§ **WHAT IS EXPECTED**
Return exactly the span of lines in the following data that opens with the line containing "Clock period 6.01" and closes with the line containing "- die size is higher by 3.8%". Include nothing else.

[DATA SHOWN]

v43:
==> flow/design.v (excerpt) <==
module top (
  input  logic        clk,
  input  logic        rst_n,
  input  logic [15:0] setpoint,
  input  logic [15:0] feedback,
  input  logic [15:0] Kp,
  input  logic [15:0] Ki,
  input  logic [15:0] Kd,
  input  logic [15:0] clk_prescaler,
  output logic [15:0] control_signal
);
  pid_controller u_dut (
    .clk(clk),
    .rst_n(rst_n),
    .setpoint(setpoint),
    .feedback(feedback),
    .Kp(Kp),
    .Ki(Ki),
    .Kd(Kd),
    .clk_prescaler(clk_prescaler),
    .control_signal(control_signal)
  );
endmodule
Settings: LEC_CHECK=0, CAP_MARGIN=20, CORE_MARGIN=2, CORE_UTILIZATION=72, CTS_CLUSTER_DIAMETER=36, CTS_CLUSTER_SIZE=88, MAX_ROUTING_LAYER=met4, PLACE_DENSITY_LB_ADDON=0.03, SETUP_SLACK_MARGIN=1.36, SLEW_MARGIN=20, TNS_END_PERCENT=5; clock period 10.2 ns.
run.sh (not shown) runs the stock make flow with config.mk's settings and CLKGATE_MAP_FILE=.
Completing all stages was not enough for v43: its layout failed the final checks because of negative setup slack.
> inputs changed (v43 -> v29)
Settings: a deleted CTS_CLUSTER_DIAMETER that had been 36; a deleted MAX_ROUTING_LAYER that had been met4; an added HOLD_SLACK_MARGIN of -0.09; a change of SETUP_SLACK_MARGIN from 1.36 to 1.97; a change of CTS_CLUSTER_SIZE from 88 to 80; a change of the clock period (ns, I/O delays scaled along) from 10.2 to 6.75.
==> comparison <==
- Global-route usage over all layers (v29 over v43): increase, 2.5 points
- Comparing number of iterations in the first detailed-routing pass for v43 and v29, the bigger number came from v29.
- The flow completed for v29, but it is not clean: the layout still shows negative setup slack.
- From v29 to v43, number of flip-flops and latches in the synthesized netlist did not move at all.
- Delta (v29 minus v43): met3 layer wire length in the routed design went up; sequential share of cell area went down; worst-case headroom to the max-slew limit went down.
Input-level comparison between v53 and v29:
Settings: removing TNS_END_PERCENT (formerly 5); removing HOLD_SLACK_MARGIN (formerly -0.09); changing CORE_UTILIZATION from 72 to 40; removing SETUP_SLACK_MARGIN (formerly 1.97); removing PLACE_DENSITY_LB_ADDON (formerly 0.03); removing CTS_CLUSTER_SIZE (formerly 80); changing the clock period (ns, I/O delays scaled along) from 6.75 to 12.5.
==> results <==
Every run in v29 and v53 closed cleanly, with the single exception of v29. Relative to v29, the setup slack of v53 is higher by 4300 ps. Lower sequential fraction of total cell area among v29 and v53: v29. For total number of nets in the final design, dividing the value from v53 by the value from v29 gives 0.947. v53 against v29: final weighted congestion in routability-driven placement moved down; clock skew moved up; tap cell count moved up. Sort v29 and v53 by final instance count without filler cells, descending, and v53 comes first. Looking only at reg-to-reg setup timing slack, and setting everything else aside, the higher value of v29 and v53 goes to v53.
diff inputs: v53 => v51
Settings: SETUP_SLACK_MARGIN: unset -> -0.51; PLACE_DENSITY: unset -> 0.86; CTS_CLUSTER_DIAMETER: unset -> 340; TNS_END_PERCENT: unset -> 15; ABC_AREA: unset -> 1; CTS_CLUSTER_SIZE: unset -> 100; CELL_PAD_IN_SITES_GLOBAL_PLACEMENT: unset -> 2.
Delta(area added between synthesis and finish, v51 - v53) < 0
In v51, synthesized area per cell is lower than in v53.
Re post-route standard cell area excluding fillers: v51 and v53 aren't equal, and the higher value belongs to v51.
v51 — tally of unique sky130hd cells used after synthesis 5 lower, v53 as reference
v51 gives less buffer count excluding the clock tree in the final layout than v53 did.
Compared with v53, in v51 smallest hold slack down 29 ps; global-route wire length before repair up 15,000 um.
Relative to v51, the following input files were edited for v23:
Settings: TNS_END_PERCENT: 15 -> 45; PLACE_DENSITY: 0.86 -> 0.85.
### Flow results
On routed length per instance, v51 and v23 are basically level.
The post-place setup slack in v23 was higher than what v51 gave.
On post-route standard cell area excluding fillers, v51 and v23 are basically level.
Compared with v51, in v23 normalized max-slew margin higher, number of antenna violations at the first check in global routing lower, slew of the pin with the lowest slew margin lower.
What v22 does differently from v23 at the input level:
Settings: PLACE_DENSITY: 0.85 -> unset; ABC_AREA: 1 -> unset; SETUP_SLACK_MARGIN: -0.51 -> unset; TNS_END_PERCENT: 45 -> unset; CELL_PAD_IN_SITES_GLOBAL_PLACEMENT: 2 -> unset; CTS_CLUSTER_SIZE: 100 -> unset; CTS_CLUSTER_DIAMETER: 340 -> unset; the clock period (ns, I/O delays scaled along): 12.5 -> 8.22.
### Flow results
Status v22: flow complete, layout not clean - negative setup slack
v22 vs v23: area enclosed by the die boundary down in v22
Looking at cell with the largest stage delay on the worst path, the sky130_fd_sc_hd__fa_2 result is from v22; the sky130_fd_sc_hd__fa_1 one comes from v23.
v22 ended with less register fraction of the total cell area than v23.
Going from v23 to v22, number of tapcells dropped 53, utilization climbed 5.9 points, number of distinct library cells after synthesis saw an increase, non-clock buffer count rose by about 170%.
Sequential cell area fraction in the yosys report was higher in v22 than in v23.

[/DATA SHOWN]
[DATA SHOWN]

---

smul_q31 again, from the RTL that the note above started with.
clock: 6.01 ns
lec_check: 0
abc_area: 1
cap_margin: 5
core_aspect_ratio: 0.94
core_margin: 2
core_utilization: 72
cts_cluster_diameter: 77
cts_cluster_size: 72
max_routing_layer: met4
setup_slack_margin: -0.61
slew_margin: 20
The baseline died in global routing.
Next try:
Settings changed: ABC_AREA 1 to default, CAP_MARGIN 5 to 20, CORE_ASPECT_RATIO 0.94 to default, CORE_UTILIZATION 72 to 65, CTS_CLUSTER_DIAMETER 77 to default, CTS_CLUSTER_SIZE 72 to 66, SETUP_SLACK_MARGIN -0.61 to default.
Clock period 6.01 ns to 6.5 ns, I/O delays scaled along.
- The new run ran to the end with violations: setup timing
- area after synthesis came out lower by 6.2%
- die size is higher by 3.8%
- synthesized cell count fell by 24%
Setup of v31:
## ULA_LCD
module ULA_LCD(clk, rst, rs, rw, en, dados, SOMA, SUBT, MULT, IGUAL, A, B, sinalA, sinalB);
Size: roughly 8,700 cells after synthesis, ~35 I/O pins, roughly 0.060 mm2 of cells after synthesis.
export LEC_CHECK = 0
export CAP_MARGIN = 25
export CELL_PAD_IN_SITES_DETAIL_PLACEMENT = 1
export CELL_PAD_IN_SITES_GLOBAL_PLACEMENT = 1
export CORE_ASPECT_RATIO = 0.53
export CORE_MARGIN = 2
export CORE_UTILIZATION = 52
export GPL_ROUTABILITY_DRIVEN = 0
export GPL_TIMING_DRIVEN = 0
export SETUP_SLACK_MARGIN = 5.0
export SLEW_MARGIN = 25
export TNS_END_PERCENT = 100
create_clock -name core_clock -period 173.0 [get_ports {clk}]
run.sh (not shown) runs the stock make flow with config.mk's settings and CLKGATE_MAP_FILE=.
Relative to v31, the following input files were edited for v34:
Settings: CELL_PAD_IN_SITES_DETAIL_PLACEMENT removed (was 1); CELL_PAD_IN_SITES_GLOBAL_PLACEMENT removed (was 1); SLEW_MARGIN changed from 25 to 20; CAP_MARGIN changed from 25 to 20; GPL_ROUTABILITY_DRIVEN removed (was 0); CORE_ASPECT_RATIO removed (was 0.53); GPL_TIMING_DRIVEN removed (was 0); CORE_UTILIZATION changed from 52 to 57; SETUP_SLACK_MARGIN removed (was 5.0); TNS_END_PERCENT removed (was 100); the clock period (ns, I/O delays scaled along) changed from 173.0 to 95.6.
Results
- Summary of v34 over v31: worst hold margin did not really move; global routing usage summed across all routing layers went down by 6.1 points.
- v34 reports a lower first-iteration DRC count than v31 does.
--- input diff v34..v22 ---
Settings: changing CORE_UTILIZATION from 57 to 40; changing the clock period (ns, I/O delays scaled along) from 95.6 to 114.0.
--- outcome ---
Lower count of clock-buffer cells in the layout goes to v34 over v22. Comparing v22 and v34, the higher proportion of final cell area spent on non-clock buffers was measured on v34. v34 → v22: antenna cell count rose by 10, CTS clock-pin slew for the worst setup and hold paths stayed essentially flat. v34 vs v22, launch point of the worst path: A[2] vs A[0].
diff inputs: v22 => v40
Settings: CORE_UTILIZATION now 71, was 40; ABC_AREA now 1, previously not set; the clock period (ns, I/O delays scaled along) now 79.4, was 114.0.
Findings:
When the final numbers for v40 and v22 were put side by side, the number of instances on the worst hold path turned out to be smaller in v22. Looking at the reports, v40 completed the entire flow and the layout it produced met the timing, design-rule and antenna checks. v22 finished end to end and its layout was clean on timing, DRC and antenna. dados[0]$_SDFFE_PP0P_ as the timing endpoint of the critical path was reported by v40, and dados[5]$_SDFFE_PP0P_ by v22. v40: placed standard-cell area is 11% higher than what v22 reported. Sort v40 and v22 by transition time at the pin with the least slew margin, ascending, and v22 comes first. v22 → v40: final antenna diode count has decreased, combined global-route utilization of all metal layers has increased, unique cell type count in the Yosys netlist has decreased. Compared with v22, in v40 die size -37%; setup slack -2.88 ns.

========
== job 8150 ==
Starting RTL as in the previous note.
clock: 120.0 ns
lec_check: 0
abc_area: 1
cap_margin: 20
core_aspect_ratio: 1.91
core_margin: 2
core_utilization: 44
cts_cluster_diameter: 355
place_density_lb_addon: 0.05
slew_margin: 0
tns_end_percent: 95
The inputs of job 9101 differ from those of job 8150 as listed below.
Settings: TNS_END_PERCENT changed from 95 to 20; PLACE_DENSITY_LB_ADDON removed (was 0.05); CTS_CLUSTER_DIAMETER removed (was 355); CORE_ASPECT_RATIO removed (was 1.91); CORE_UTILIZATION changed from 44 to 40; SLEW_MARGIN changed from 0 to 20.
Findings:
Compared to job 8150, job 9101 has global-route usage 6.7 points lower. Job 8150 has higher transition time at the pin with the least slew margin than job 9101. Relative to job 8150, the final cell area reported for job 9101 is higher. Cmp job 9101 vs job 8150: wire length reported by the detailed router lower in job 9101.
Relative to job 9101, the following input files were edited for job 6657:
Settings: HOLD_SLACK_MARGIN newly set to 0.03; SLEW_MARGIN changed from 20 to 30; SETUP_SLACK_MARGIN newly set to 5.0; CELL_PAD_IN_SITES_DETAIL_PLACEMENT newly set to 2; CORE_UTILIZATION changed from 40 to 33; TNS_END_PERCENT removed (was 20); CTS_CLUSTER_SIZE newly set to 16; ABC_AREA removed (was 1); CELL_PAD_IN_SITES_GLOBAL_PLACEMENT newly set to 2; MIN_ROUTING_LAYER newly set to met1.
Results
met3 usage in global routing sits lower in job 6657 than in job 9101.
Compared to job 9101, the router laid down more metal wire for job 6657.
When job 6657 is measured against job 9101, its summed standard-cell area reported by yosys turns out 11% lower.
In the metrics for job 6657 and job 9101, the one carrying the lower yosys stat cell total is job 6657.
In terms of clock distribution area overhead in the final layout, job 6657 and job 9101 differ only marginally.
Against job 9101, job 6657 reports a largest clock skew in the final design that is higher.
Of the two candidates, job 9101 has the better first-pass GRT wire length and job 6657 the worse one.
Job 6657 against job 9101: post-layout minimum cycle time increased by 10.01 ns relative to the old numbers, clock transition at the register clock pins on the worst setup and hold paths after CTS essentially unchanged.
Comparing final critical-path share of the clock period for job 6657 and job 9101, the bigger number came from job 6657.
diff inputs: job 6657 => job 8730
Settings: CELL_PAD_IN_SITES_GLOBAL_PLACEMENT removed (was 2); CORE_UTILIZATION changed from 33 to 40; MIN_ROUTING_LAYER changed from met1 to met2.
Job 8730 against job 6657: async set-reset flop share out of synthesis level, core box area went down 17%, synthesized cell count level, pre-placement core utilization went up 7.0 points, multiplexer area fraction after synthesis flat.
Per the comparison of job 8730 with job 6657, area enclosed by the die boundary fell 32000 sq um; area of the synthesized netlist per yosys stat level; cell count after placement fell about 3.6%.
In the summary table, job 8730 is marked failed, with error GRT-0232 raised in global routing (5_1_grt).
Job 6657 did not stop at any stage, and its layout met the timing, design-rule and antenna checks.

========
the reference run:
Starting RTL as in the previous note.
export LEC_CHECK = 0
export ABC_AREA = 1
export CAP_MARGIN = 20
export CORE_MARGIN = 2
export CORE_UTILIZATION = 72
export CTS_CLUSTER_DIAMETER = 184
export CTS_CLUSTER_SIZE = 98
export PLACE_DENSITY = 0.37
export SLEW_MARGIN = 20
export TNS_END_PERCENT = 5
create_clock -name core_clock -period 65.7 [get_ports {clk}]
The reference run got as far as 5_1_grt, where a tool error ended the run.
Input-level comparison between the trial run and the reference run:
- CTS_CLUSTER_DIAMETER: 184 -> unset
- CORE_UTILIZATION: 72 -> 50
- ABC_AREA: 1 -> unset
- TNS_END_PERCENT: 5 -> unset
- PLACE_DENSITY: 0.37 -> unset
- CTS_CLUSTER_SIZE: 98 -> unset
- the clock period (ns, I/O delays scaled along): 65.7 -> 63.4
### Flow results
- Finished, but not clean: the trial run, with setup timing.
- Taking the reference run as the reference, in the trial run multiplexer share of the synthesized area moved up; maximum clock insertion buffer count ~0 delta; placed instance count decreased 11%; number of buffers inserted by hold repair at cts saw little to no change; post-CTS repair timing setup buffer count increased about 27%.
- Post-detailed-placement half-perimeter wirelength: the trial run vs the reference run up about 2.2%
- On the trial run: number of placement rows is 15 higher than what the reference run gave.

[/DATA SHOWN]

§ **SOLUTION TO THE PROBLEM**
Clock period 6.01 ns to 6.5 ns, I/O delays scaled along.
- The new run ran to the end with violations: setup timing
- area after synthesis came out lower by 6.2%
- die size is higher by 3.8%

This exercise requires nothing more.